BEGIN
$ cat src/include/charger_params.svh
// constants for the charger enable / pwm control block
// assumes a 125 MHz core clock and a 16-bit register port
`ifndef CHARGER_PARAMS_SVH
`define CHARGER_PARAMS_SVH

// ---------------------------------------------------------
// register map (word offsets on the plain port)
// ---------------------------------------------------------
`define ADDR_OPTION       4'h0
`define ADDR_TGT_VOLTAGE  4'h1
`define ADDR_TGT_CURRENT  4'h2
`define ADDR_IN_CURRENT   4'h3
`define ADDR_STATUS       4'h4

// ---------------------------------------------------------
// option word fields and reset values
// ---------------------------------------------------------
`define OPT_INHIBIT_BIT   0
`define OPT_INPUT_OVERCURRENT_EN_BIT   1
`define OPT_MON_SEL_BIT   5
`define OPT_WD_HI         14
`define OPT_WD_LO         13
`define OPTION_RESET      16'h6002
`define WD_OFF            2'h0
`define WD_44S            2'h1
`define WD_88S            2'h2
`define WD_175S           2'h3

// ---------------------------------------------------------
// limit ranges and soft-start current steps (mA codes)
// ---------------------------------------------------------
`define VOLT_MAX          16'h4B00
`define CURR_MAX          16'h1FC0
`define INCUR_MAX         16'h1F80
`define SS_START          16'h0080
`define SS_STEP_CCM       16'h0040
`define SS_STEP_DCM       16'h0080

// ---------------------------------------------------------
// timing
// ---------------------------------------------------------
`define CLK_NS            8
`define SS_CCM_NS         240000
`define SS_DCM_NS         480000
`define BLANK_NS          4200000
`define TICK_NS           1000000
`define SS_CCM_CYC        (`SS_CCM_NS / `CLK_NS)
`define SS_DCM_CYC        (`SS_DCM_NS / `CLK_NS)
`define BLANK_CYC         (`BLANK_NS / `CLK_NS)
`define TICK_CYC          (`TICK_NS / `CLK_NS)
`define WD_44S_MS         18'd44000
`define WD_88S_MS         18'd88000
`define WD_175S_MS        18'd175000
`define DEAD_CYC          2'h2
`define REFRESH_CYC       4'h8

`endif

$ cat src/include/charger_pkg.sv
// types shared by the charger control block
// assumes charger_params.svh holds all numeric constants
package charger_pkg;

  // ---------------------------------------------------------
  // switch sequencer states
  // ---------------------------------------------------------
  typedef enum logic [2:0] {
    SW_OFF  = 3'b000,
    SW_DHS  = 3'b001,
    SW_HS   = 3'b010,
    SW_DLS  = 3'b011,
    SW_LS   = 3'b100
  } sw_state_t;

endpackage
$ cat src/pkg/adcr_pkg.sv
// Purpose: Shared constants and types for the attached device clock/reset control
// Assumes: System clock of 200 MHz; all times converted to cycles here
// Notes: Long counts are defaults for top-level parameters so simulation can shorten them
package adcr_pkg;

	// System clock rate in kHz, used to turn times into cycle counts
	localparam int unsigned ADCR_CLK_KHZ = 200000;

	// Longest wait before the attached clock stops after suspend, per link type
	localparam int unsigned ADCR_HS_STOP_WAIT_MS = 50;
	localparam int unsigned ADCR_SS_STOP_WAIT_MS = 50;
	// Cycles from suspend seen to clock held low come off the wait, so the stop stays in the limit
	localparam int unsigned ADCR_STOP_LAT_CYC = 2;
	localparam int unsigned ADCR_HS_STOP_WAIT_CYC = ADCR_HS_STOP_WAIT_MS * ADCR_CLK_KHZ
		- ADCR_STOP_LAT_CYC;
	localparam int unsigned ADCR_SS_STOP_WAIT_CYC = ADCR_SS_STOP_WAIT_MS * ADCR_CLK_KHZ
		- ADCR_STOP_LAT_CYC;

	// Reset to the attached device ends this long after its clock starts (limit is 30 ms)
	localparam int unsigned ADCR_CLK_TO_RST_END_LIMIT_MS = 30;
	localparam int unsigned ADCR_RST_HOLD_US = 100;
	localparam int unsigned ADCR_RST_HOLD_CYC = (ADCR_RST_HOLD_US * ADCR_CLK_KHZ) / 1000;

	// Half period of the attached clock in system cycles
	localparam logic [7:0] ADCR_CLK_HALF_CYC = 8'h04;

	// Codes of the attached device type input
	localparam logic [1:0] ADCR_DEV_HS = 2'h0;
	localparam logic [1:0] ADCR_DEV_SS = 2'h1;
	localparam logic [1:0] ADCR_DEV_SS_HUB = 2'h2;

	// Values after reset
	localparam logic [31:0] ADCR_CNT_RST = 32'h0000_0000;
	localparam logic [7:0] ADCR_DIV_RST = 8'h00;

	// Control sequence states
	typedef enum logic [2:0] {
		ADCR_ST_POR,
		ADCR_ST_WARM,
		ADCR_ST_RUN,
		ADCR_ST_WAIT,
		ADCR_ST_STOP
	} adcr_state_e;

endpackage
END
> _Work item_: An exact transcript of all the records is the expected result.

> _The answer_:
$ cat src/include/charger_params.svh
// constants for the charger enable / pwm control block
// assumes a 125 MHz core clock and a 16-bit register port
`ifndef CHARGER_PARAMS_SVH
`define CHARGER_PARAMS_SVH

// ---------------------------------------------------------
// register map (word offsets on the plain port)
// ---------------------------------------------------------
`define ADDR_OPTION       4'h0
`define ADDR_TGT_VOLTAGE  4'h1
`define ADDR_TGT_CURRENT  4'h2
`define ADDR_IN_CURRENT   4'h3
`define ADDR_STATUS       4'h4

// ---------------------------------------------------------
// option word fields and reset values
// ---------------------------------------------------------
`define OPT_INHIBIT_BIT   0
`define OPT_INPUT_OVERCURRENT_EN_BIT   1
`define OPT_MON_SEL_BIT   5
`define OPT_WD_HI         14
`define OPT_WD_LO         13
`define OPTION_RESET      16'h6002
`define WD_OFF            2'h0
`define WD_44S            2'h1
`define WD_88S            2'h2
`define WD_175S           2'h3

// ---------------------------------------------------------
// limit ranges and soft-start current steps (mA codes)
// ---------------------------------------------------------
`define VOLT_MAX          16'h4B00
`define CURR_MAX          16'h1FC0
`define INCUR_MAX         16'h1F80
`define SS_START          16'h0080
`define SS_STEP_CCM       16'h0040
`define SS_STEP_DCM       16'h0080

// ---------------------------------------------------------
// timing
// ---------------------------------------------------------
`define CLK_NS            8
`define SS_CCM_NS         240000
`define SS_DCM_NS         480000
`define BLANK_NS          4200000
`define TICK_NS           1000000
`define SS_CCM_CYC        (`SS_CCM_NS / `CLK_NS)
`define SS_DCM_CYC        (`SS_DCM_NS / `CLK_NS)
`define BLANK_CYC         (`BLANK_NS / `CLK_NS)
`define TICK_CYC          (`TICK_NS / `CLK_NS)
`define WD_44S_MS         18'd44000
`define WD_88S_MS         18'd88000
`define WD_175S_MS        18'd175000
`define DEAD_CYC          2'h2
`define REFRESH_CYC       4'h8

`endif

$ cat src/include/charger_pkg.sv
// types shared by the charger control block
// assumes charger_params.svh holds all numeric constants
package charger_pkg;

  // ---------------------------------------------------------
  // switch sequencer states
  // ---------------------------------------------------------
  typedef enum logic [2:0] {
    SW_OFF  = 3'b000,
    SW_DHS  = 3'b001,
    SW_HS   = 3'b010,
    SW_DLS  = 3'b011,
    SW_LS   = 3'b100
  } sw_state_t;

endpackage
$ cat src/pkg/adcr_pkg.sv
// Purpose: Shared constants and types for the attached device clock/reset control
// Assumes: System clock of 200 MHz; all times converted to cycles here
// Notes: Long counts are defaults for top-level parameters so simulation can shorten them
package adcr_pkg;

	// System clock rate in kHz, used to turn times into cycle counts
	localparam int unsigned ADCR_CLK_KHZ = 200000;

	// Longest wait before the attached clock stops after suspend, per link type
	localparam int unsigned ADCR_HS_STOP_WAIT_MS = 50;
	localparam int unsigned ADCR_SS_STOP_WAIT_MS = 50;
	// Cycles from suspend seen to clock held low come off the wait, so the stop stays in the limit
	localparam int unsigned ADCR_STOP_LAT_CYC = 2;
	localparam int unsigned ADCR_HS_STOP_WAIT_CYC = ADCR_HS_STOP_WAIT_MS * ADCR_CLK_KHZ
		- ADCR_STOP_LAT_CYC;
	localparam int unsigned ADCR_SS_STOP_WAIT_CYC = ADCR_SS_STOP_WAIT_MS * ADCR_CLK_KHZ
		- ADCR_STOP_LAT_CYC;

	// Reset to the attached device ends this long after its clock starts (limit is 30 ms)
	localparam int unsigned ADCR_CLK_TO_RST_END_LIMIT_MS = 30;
	localparam int unsigned ADCR_RST_HOLD_US = 100;
	localparam int unsigned ADCR_RST_HOLD_CYC = (ADCR_RST_HOLD_US * ADCR_CLK_KHZ) / 1000;

	// Half period of the attached clock in system cycles
	localparam logic [7:0] ADCR_CLK_HALF_CYC = 8'h04;

	// Codes of the attached device type input
	localparam logic [1:0] ADCR_DEV_HS = 2'h0;
	localparam logic [1:0] ADCR_DEV_SS = 2'h1;
	localparam logic [1:0] ADCR_DEV_SS_HUB = 2'h2;

	// Values after reset
	localparam logic [31:0] ADCR_CNT_RST = 32'h0000_0000;
	localparam logic [7:0] ADCR_DIV_RST = 8'h00;

	// Control sequence states
	typedef enum logic [2:0] {
		ADCR_ST_POR,
		ADCR_ST_WARM,
		ADCR_ST_RUN,
		ADCR_ST_WAIT,
		ADCR_ST_STOP
	} adcr_state_e;

endpackage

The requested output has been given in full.